The Administration of Steroids and its Impact on Caspase-3 Expression in Pediatric Adenoid Hypertrophy.


Creative Commons License

Apaydın E., Yaşar B., Şimşek G., Kaygın P., Sarıaltın S. Y., DİRİCAN O., ...Daha Fazla

Indian journal of otolaryngology and head and neck surgery : official publication of the Association of Otolaryngologists of India, cilt.76, sa.5, ss.4516-4522, 2024 (ESCI) identifier identifier

Özet

Objective: Adenoid hypertrophy is a prevalent pediatric condition, often necessitating surgical intervention. Intranasal steroid administration shows promise as a conservative treatment, particularly by inducing apoptosis in adenoidal cells, leading to a reduction in adenoid size and inflammation.
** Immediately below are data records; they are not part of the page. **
## config.mk

```make
export PLATFORM = sky130hd
export DESIGN_NAME = ecg_qrs_detector_rate_monitor_unit
export DESIGN_NICKNAME = d
export VERILOG_FILES = /design/src/design/eqrm_pkg.sv /design/src/design/eqrm_front.sv /design/src/design/eqrm_queue.sv /design/src/design/eqrm_back.sv /design/src/design/ecg_qrs_detector_rate_monitor_unit.sv
export SDC_FILE = /design/constraint.sdc
export NUM_CORES = 1
export LEC_CHECK = 0
export BUFFER_PORTS_ARGS = -buffer_cell sky130_fd_sc_hd__buf_2
export CAP_MARGIN = 20
export CORE_UTILIZATION = 35
export CTS_BUF_LIST = sky130_fd_sc_hd__clkbuf_2 sky130_fd_sc_hd__clkbuf_4 sky130_fd_sc_hd__clkbuf_8
export DETAILED_ROUTE_END_ITERATION = 16
export PLACE_DENSITY = 0.5
export SYNTH_ARGS = -nofsm -noshare
export SYNTH_HDL_FRONTEND = slang
export SYNTH_SLANG_ARGS = --single-unit
```

## constraint.sdc

```tcl
create_clock -name i_clk -period 6.92 [get_ports i_clk]
set_input_delay 0.346 -clock i_clk [delete_from_list [all_inputs] [get_ports i_clk]]
set_output_delay 0.346 -clock i_clk [all_outputs]
set_load 0.05 [all_outputs]
```
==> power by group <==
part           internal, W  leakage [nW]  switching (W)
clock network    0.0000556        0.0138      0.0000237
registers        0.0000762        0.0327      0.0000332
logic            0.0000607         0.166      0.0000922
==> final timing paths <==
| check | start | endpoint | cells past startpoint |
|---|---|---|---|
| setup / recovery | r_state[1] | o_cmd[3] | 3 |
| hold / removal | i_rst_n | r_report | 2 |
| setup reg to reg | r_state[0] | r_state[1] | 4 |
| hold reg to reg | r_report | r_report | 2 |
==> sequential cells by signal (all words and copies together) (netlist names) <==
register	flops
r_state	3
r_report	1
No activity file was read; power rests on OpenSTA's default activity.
This study aims to characterize the expression profile of caspase-3 as an apoptotic inducer protein in inflammatory and epithelial adenoid tissues and explore its association with steroid administration. Methods: We performed immunohistochemical staining for caspase-3 proteins in adenoid tissues obtained from 51 pediatric patients aged between 2.5 and 12 years (mean age: 6.09 ± 2.1 years) who underwent adenoid surgery. A retrospective analysis of clinical data was conducted, categorizing participants into steroid treatment receivers (n = 25) and non-receivers (n = 26). Subsequently, the lymphoid inflammatory tissue and epithelial tissue from the adenoid were compared in terms of caspase-3 protein expression, and associated clinical variables were assessed. Results: Immunohistochemical analysis revealed significant caspase-3 expression in inflammatory tissues. The expression levels were scored, and no significant correlation was observed between inflammation and epithelium based on caspase-3 expression (correlation coefficient = 0.143; p > 0.05). Furthermore, demographic and clinical characteristics did not show a statistically significant difference in caspase-3 expression levels. Conclusion: Caspase-3 expression was significant in inflammatory adenoid tissue, but it showed no association with nasal steroid administration.